[Collected data]
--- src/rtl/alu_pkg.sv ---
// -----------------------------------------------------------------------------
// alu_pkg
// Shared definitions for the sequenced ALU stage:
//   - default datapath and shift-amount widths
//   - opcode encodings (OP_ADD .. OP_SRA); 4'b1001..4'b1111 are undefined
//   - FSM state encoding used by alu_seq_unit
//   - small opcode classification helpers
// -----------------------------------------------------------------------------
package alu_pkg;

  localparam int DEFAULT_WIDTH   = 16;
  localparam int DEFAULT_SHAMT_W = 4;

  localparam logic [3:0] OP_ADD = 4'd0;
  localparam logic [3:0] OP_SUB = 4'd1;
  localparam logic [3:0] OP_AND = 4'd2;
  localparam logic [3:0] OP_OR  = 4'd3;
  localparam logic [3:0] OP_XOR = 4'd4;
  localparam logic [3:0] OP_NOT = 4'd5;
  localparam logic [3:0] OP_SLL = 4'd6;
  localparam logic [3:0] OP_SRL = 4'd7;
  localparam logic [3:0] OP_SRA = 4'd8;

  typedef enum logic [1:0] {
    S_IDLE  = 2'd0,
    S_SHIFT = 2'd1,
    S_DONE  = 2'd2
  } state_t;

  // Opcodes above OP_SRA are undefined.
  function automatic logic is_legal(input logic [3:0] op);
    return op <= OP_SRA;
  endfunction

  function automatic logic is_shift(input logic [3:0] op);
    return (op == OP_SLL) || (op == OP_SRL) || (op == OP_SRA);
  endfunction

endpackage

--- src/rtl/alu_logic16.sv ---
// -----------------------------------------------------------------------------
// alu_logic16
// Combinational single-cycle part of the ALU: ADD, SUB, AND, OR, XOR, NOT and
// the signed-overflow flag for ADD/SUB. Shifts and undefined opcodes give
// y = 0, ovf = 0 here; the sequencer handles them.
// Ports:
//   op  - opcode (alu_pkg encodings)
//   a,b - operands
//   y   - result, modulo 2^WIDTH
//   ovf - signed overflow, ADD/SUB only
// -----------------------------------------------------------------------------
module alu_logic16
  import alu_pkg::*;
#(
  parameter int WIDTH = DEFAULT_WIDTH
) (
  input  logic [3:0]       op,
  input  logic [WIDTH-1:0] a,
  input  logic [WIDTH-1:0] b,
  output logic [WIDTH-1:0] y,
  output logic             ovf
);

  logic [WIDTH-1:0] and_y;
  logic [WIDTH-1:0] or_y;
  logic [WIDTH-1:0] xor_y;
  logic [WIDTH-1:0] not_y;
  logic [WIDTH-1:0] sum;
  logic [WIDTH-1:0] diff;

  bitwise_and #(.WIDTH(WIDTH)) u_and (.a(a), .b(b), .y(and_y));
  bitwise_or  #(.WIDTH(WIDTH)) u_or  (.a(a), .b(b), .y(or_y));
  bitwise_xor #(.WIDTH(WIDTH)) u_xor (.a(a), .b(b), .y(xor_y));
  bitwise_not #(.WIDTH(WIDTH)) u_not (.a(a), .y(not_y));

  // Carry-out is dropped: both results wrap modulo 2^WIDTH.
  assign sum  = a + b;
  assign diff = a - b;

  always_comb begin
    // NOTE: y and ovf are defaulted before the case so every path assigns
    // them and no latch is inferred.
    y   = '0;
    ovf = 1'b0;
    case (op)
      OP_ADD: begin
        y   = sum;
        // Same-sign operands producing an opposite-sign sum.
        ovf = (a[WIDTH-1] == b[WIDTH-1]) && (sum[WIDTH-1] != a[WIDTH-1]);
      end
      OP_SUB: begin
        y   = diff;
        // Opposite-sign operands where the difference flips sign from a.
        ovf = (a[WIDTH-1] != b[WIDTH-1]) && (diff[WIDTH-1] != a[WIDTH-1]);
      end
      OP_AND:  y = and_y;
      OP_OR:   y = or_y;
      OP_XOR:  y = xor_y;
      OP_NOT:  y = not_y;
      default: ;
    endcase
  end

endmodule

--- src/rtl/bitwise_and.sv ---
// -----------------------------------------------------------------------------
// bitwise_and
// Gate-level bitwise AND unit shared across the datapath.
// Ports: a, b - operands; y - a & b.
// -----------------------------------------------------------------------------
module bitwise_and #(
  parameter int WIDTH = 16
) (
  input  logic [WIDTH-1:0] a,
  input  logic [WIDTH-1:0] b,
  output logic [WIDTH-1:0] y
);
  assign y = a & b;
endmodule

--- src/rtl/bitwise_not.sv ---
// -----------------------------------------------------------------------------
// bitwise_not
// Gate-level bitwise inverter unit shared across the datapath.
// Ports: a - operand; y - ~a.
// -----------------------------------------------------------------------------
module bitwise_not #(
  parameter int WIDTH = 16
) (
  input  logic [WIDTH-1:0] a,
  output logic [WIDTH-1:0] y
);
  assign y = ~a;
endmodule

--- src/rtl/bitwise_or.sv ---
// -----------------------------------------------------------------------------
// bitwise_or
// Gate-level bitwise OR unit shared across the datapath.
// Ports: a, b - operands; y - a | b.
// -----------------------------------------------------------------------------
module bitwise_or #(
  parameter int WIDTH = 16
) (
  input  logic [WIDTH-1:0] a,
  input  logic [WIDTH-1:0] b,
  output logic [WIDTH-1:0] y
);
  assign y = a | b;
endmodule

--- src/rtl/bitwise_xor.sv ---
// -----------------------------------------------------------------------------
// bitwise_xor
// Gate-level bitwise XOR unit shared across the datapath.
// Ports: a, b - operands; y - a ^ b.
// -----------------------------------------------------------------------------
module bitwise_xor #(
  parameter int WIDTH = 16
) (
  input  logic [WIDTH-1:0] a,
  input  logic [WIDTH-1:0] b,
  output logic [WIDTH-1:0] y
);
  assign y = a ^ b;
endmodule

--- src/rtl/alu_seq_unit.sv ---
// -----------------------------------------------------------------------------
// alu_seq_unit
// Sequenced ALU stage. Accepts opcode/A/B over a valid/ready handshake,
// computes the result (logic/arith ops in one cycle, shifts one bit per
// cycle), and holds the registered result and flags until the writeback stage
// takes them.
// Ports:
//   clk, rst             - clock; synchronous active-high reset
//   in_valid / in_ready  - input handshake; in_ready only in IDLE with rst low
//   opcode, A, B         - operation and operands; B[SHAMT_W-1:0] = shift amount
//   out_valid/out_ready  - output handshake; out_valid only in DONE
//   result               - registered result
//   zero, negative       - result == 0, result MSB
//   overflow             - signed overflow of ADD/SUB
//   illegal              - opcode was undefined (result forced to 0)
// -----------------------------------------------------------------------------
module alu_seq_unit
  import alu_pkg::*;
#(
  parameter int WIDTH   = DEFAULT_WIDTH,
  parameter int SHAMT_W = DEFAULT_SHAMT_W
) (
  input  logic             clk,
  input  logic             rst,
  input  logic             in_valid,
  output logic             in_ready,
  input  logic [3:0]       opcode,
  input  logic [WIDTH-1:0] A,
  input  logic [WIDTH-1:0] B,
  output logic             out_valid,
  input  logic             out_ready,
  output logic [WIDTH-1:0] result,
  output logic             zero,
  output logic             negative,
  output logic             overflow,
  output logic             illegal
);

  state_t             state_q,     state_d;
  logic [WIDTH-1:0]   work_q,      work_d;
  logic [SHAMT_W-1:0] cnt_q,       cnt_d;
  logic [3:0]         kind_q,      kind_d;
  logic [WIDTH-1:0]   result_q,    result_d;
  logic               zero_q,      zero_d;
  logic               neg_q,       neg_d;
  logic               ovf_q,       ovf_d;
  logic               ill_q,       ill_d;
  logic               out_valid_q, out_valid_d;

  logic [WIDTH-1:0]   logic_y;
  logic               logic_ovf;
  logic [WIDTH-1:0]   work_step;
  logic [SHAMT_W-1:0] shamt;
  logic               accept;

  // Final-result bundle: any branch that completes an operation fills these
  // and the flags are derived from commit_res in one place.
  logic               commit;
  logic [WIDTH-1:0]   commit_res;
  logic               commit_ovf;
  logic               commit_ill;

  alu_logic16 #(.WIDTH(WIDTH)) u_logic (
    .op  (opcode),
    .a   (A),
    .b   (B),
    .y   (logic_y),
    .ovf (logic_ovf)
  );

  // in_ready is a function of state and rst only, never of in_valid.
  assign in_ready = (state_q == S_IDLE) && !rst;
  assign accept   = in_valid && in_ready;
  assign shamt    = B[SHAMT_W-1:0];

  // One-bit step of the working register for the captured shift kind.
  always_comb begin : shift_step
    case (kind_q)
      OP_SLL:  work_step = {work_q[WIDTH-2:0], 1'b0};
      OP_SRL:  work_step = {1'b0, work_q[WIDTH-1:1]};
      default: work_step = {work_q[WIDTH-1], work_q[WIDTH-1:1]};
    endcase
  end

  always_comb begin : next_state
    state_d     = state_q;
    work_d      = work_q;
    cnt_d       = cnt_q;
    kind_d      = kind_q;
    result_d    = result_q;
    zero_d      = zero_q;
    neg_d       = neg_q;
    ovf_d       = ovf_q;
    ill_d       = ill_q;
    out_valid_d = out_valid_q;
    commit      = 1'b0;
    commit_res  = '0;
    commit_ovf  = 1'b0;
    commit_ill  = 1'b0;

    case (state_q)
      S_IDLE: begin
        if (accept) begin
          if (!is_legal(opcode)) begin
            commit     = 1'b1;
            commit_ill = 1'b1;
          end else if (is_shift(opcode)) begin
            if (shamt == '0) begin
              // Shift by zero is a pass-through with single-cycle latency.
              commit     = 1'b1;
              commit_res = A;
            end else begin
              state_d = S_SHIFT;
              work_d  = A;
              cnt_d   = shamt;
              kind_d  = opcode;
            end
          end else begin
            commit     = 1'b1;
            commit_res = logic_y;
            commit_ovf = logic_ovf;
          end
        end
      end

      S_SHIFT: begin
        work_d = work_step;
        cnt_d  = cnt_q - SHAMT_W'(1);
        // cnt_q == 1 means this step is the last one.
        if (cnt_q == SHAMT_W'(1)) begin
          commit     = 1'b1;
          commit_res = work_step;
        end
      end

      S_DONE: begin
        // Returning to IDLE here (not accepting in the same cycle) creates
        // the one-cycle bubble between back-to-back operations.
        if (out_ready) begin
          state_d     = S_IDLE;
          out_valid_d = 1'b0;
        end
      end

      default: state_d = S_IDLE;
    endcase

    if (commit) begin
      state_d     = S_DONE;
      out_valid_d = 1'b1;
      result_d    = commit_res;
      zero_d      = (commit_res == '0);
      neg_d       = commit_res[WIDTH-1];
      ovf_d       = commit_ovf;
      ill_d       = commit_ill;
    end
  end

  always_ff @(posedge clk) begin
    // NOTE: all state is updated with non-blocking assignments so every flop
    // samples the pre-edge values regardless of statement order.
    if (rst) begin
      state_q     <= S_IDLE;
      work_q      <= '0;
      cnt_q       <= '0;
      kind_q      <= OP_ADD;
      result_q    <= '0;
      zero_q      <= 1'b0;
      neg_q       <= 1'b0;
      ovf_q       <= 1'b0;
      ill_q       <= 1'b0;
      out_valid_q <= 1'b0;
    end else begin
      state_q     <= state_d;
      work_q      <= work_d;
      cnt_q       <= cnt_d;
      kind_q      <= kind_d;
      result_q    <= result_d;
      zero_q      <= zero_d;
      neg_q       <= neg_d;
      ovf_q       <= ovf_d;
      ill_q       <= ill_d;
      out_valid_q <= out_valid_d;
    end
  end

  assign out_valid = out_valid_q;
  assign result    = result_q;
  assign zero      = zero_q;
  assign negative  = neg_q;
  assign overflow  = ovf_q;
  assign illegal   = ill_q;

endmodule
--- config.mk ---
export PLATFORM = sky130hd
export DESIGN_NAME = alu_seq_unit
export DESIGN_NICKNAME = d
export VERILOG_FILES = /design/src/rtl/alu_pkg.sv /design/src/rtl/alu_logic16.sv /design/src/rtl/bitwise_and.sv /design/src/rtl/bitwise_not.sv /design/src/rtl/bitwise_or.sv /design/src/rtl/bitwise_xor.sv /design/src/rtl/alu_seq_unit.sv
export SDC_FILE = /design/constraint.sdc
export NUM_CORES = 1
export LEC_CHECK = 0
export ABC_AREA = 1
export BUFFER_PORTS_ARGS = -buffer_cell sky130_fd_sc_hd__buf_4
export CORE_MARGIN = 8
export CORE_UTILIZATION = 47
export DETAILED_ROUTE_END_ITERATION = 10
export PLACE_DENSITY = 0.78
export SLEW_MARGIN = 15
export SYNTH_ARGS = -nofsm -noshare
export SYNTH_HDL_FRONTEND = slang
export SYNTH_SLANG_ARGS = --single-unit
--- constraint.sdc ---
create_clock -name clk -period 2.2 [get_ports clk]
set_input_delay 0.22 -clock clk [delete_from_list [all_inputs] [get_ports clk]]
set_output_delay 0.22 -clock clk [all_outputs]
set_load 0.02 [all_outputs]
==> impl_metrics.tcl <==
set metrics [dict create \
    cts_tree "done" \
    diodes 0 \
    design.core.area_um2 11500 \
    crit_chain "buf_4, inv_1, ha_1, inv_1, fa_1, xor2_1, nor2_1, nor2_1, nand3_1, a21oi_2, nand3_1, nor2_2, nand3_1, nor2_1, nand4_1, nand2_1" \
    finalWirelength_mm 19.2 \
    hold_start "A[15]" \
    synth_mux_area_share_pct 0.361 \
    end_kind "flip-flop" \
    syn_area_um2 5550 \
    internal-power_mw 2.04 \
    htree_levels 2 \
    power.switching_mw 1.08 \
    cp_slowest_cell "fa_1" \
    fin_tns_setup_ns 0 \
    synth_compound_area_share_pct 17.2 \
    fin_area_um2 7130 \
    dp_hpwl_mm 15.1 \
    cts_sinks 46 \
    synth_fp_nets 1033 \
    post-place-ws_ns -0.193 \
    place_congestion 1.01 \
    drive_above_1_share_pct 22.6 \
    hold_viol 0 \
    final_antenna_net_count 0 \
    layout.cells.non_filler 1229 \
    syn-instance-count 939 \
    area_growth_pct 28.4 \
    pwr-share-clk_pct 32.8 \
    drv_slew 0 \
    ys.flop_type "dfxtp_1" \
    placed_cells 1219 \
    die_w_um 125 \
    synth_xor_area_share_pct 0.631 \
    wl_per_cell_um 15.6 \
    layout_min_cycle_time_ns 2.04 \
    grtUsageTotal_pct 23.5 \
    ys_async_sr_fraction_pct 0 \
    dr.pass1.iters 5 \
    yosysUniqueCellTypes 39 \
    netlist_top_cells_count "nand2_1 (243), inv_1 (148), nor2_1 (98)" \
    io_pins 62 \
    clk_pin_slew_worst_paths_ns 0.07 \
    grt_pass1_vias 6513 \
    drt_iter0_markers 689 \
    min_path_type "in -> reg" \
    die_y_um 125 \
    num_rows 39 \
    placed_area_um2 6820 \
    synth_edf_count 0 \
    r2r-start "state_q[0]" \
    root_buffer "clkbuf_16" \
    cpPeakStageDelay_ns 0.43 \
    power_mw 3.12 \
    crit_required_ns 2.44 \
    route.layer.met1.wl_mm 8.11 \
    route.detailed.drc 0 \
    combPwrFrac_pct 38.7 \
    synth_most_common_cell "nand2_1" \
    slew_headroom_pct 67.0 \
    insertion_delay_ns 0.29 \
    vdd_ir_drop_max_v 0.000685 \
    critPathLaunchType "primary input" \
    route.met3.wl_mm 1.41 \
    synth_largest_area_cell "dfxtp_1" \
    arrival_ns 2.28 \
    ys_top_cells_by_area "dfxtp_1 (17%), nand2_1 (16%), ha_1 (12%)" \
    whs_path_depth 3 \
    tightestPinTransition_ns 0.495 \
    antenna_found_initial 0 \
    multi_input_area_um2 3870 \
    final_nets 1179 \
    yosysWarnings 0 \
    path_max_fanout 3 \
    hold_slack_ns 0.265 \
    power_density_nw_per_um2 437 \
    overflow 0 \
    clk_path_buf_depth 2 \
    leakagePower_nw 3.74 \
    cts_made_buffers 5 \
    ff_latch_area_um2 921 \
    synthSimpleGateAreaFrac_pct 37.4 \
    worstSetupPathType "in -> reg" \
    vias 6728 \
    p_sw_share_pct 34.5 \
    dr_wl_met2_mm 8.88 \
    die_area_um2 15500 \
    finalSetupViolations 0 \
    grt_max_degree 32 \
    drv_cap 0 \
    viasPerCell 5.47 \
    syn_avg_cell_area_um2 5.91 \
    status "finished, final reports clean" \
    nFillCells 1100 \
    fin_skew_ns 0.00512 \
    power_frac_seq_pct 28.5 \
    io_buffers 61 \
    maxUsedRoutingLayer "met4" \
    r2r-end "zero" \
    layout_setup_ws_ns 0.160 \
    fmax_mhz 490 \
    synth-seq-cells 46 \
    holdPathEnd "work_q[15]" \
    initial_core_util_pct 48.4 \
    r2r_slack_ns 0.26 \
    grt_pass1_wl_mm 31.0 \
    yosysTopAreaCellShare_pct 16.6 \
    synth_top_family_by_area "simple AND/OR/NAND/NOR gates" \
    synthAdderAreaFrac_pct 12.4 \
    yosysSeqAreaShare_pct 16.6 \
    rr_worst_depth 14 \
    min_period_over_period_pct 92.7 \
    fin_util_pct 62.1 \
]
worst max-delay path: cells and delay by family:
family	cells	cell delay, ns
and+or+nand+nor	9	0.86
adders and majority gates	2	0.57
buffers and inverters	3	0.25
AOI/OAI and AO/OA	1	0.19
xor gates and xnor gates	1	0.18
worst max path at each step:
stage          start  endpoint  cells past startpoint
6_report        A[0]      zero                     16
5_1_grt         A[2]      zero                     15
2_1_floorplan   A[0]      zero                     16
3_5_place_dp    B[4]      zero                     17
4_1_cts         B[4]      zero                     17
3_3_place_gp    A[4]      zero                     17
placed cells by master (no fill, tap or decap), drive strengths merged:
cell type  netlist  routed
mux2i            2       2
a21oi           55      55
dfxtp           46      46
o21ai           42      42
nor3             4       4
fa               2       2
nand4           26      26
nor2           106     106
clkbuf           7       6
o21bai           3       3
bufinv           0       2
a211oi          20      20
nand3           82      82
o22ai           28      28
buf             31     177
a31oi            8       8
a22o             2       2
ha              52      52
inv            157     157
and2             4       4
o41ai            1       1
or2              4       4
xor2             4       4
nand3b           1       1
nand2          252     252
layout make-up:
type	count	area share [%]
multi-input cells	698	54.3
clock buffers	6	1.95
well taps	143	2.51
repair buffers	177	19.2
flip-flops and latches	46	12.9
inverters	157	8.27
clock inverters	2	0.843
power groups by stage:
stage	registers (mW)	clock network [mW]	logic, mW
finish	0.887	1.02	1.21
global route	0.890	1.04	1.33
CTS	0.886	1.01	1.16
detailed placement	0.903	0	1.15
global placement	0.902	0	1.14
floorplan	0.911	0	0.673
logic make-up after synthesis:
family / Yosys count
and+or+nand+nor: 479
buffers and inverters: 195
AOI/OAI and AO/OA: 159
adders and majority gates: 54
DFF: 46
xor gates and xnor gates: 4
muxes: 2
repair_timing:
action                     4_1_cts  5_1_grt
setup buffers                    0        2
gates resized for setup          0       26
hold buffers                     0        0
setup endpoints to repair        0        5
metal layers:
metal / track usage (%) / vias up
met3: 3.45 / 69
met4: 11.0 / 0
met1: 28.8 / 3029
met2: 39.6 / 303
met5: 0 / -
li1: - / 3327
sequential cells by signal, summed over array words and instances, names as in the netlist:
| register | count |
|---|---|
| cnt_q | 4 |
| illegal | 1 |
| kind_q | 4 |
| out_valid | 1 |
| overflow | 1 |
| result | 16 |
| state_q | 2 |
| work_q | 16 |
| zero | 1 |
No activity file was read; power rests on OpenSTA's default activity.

Work order — Restate verbatim all lines from the start of the data through the line containing "localparam logic [3:0] OP_NOT = 4'd5;", with both ends kept.

Completed task —
--- src/rtl/alu_pkg.sv ---
// -----------------------------------------------------------------------------
// alu_pkg
// Shared definitions for the sequenced ALU stage:
//   - default datapath and shift-amount widths
//   - opcode encodings (OP_ADD .. OP_SRA); 4'b1001..4'b1111 are undefined
//   - FSM state encoding used by alu_seq_unit
//   - small opcode classification helpers
// -----------------------------------------------------------------------------
package alu_pkg;

  localparam int DEFAULT_WIDTH   = 16;
  localparam int DEFAULT_SHAMT_W = 4;

  localparam logic [3:0] OP_ADD = 4'd0;
  localparam logic [3:0] OP_SUB = 4'd1;
  localparam logic [3:0] OP_AND = 4'd2;
  localparam logic [3:0] OP_OR  = 4'd3;
  localparam logic [3:0] OP_XOR = 4'd4;
  localparam logic [3:0] OP_NOT = 4'd5;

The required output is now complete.